● TASK: Go through the data and retrieve each line that includes the string "unsigned".

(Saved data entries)
◇ ◇ ◇ ◇ ◇
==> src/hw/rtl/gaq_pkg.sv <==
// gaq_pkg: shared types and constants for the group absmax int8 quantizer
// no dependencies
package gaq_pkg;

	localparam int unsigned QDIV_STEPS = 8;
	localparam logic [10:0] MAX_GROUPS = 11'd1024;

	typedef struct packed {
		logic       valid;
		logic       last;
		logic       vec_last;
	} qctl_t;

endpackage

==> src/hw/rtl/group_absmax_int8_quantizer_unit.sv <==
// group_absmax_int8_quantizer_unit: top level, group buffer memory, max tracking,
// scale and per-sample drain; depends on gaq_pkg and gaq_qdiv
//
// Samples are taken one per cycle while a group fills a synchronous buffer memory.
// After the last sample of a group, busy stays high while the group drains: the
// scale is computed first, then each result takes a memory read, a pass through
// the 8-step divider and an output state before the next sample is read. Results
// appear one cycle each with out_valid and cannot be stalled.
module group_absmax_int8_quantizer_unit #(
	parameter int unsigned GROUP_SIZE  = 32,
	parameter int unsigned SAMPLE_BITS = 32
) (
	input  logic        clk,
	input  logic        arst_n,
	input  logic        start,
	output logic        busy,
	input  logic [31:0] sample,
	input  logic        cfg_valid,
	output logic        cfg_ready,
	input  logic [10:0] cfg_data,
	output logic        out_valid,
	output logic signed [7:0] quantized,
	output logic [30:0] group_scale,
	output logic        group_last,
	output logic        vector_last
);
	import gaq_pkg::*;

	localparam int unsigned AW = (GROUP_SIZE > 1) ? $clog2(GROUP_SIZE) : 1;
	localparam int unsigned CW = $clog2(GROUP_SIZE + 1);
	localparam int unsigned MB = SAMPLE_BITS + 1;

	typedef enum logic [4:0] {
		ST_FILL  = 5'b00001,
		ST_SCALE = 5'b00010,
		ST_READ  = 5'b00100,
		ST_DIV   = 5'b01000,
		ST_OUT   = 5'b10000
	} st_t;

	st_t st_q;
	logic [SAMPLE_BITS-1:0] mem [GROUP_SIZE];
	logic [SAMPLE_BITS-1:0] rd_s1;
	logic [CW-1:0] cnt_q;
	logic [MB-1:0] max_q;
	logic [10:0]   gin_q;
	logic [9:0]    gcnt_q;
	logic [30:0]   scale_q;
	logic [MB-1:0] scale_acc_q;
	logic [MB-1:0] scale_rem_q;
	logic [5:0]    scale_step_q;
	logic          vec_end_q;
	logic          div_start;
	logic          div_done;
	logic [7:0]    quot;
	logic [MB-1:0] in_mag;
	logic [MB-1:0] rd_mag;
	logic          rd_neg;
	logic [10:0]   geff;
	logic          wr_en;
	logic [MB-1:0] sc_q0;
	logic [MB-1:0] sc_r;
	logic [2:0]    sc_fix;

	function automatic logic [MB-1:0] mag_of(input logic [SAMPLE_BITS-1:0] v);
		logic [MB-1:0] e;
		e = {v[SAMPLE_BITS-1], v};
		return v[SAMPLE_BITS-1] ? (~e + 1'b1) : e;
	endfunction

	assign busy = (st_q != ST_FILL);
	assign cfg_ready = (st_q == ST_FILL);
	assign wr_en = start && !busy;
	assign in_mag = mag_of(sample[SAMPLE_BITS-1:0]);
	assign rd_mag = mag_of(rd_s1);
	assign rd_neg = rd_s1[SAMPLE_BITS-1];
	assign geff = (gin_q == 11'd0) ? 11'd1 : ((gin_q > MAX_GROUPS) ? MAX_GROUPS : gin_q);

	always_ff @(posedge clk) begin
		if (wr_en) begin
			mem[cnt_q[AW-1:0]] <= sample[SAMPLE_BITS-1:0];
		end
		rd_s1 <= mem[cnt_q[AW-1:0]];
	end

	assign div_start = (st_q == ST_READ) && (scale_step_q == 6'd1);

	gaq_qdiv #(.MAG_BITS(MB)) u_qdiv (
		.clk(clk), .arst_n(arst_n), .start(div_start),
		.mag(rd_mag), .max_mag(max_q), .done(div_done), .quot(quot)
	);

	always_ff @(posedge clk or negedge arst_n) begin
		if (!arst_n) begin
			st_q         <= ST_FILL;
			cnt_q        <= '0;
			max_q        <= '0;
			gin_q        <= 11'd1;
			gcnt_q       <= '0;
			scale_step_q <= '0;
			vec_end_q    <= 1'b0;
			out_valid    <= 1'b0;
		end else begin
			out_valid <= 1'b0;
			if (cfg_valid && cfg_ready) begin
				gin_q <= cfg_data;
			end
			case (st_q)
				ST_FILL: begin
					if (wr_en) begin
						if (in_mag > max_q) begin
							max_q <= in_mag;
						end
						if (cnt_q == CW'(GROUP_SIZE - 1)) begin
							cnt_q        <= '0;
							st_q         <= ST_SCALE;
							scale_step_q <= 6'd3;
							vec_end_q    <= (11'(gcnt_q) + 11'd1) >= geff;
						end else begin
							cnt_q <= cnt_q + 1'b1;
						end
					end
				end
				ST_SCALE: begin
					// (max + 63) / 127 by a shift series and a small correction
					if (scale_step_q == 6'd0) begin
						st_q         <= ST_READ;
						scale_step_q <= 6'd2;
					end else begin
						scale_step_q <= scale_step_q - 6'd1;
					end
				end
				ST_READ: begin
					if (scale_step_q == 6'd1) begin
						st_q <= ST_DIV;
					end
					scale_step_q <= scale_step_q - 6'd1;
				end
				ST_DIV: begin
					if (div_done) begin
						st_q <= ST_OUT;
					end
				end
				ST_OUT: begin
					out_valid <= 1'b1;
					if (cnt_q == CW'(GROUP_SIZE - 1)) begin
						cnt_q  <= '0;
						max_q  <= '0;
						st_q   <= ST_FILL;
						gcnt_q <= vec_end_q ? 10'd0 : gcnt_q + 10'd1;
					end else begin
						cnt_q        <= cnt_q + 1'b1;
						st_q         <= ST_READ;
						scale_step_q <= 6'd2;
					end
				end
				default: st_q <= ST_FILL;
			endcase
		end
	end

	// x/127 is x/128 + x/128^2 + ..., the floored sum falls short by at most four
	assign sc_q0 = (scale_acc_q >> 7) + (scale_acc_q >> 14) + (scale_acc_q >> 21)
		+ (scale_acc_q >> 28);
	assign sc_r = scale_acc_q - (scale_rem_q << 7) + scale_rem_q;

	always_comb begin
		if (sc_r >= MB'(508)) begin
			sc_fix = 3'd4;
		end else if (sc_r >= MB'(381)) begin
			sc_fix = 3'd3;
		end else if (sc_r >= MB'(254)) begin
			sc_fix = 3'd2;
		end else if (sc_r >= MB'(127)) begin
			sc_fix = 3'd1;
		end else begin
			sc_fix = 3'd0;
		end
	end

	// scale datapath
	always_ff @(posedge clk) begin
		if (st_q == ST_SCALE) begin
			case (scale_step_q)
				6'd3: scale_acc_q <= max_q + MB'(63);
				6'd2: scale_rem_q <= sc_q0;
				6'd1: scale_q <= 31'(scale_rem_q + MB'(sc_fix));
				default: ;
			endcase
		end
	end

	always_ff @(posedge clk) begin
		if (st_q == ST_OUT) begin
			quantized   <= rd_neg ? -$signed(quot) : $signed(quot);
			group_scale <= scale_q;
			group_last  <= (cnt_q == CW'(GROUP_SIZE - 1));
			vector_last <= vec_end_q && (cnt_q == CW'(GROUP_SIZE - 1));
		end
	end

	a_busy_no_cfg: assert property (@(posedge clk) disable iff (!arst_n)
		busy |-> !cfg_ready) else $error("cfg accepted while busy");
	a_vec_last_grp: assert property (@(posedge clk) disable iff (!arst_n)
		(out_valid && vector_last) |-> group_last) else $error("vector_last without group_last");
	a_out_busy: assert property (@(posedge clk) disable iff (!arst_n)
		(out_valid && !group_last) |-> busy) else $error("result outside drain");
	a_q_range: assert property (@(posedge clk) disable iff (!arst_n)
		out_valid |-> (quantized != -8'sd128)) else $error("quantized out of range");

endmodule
◇ ◇ ◇ ◇ ◇
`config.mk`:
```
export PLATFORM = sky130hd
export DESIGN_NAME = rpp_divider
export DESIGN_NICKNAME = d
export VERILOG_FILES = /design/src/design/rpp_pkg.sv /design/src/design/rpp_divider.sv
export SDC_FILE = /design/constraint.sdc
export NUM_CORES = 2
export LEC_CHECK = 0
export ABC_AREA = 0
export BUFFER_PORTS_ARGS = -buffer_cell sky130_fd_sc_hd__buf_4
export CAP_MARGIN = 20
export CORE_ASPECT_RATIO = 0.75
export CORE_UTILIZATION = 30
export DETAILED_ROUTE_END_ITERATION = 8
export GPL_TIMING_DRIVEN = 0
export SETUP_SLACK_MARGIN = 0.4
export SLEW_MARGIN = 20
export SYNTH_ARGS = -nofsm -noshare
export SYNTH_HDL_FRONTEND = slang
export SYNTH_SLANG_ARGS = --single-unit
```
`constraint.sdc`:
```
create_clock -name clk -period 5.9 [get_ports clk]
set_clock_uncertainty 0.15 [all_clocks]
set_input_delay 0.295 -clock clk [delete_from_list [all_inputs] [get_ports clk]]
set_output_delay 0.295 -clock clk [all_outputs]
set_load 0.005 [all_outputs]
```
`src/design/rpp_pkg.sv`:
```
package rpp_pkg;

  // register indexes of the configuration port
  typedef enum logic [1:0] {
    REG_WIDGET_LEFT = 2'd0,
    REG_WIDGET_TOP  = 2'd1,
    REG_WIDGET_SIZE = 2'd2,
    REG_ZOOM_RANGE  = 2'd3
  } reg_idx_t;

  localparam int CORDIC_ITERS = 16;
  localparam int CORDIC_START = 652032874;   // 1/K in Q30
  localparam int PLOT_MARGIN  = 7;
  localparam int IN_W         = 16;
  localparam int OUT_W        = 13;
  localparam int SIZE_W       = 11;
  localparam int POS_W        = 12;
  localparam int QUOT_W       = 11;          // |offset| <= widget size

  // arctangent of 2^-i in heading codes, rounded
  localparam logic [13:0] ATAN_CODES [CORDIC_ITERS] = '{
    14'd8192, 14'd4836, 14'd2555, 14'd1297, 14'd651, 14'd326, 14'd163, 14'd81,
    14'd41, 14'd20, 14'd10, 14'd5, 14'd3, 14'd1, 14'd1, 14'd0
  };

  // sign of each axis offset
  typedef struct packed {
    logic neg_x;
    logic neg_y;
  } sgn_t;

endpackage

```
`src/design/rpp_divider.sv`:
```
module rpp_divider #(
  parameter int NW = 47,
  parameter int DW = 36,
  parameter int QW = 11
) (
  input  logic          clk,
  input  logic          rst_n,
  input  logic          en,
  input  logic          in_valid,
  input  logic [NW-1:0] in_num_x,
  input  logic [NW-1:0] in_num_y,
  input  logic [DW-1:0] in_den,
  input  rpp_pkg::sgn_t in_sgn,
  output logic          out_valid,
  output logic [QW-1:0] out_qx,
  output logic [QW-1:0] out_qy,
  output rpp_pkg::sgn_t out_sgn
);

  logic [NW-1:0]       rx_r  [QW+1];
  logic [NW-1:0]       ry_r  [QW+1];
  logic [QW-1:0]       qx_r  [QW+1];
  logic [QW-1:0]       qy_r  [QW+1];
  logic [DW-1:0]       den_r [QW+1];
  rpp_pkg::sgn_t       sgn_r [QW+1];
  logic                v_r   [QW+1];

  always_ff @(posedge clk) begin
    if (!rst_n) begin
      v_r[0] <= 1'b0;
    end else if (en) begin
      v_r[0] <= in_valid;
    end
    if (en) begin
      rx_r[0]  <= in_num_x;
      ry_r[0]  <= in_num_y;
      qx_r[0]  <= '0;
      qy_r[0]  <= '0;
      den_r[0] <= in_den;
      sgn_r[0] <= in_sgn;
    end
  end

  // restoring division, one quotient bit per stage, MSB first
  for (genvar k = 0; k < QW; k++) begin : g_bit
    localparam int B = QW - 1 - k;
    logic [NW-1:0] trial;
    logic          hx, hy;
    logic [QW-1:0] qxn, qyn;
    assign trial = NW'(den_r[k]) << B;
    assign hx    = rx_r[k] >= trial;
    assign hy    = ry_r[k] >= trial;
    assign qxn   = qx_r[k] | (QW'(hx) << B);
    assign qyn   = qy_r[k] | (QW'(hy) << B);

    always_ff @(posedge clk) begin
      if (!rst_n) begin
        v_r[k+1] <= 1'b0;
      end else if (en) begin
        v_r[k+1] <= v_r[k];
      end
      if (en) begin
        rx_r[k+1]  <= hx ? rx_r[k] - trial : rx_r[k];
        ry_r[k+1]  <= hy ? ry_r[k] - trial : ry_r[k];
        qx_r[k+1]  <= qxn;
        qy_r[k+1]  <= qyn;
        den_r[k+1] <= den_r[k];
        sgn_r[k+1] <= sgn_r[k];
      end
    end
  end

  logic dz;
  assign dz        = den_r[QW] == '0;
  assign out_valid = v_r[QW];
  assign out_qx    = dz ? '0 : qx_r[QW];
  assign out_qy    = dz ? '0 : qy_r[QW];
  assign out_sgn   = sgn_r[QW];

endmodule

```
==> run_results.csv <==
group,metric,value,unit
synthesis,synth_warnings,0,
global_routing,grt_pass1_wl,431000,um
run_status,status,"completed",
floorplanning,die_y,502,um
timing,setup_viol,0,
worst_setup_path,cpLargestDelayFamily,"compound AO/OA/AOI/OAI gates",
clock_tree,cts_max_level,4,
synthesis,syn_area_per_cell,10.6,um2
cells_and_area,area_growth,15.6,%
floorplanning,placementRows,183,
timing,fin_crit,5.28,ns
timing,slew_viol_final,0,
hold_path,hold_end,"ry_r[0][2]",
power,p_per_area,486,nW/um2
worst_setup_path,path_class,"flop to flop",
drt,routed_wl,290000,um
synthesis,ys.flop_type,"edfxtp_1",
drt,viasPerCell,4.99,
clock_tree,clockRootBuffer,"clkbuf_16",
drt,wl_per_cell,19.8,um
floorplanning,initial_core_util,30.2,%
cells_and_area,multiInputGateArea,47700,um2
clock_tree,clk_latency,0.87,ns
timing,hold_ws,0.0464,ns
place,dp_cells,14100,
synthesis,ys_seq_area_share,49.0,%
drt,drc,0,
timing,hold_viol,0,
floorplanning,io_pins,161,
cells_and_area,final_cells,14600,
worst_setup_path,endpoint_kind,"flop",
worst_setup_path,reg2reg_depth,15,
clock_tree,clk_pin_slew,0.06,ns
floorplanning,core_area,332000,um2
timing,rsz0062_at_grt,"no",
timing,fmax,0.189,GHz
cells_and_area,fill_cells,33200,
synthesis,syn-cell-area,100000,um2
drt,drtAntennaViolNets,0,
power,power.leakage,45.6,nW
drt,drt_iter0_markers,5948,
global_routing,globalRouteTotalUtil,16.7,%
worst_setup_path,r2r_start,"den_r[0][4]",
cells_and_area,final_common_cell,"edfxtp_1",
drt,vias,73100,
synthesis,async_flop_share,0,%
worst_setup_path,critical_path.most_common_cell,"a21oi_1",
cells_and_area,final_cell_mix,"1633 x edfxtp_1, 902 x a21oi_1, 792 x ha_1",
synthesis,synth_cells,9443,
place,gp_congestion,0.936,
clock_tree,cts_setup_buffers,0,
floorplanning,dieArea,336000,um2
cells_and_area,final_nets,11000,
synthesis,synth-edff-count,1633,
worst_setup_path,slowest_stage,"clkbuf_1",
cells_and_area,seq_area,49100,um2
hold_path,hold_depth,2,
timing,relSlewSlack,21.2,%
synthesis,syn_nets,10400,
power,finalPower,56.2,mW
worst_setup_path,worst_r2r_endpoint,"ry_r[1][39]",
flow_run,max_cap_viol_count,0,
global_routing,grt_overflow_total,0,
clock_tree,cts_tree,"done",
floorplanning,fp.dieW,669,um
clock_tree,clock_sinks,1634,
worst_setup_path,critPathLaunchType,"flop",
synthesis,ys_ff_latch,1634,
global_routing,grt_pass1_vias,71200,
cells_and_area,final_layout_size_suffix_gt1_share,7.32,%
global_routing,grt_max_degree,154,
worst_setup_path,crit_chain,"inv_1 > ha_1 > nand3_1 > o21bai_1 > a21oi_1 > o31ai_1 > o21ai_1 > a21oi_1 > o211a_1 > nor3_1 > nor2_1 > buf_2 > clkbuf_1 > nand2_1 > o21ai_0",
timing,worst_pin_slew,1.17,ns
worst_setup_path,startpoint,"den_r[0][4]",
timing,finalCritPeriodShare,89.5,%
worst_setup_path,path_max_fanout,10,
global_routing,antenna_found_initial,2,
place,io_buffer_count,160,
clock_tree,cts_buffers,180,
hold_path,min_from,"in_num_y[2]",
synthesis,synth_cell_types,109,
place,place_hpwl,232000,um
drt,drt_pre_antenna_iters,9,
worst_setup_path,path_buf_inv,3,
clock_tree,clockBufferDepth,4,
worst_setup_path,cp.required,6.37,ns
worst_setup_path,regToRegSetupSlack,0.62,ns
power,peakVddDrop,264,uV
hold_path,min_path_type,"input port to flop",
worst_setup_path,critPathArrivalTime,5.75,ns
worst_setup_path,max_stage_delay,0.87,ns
◇ ◇ ◇ ◇ ◇
● ANSWER BOX:
	localparam int unsigned QDIV_STEPS = 8;
	parameter int unsigned GROUP_SIZE  = 32,
	parameter int unsigned SAMPLE_BITS = 32
	localparam int unsigned AW = (GROUP_SIZE > 1) ? $clog2(GROUP_SIZE) : 1;
	localparam int unsigned CW = $clog2(GROUP_SIZE + 1);
	localparam int unsigned MB = SAMPLE_BITS + 1;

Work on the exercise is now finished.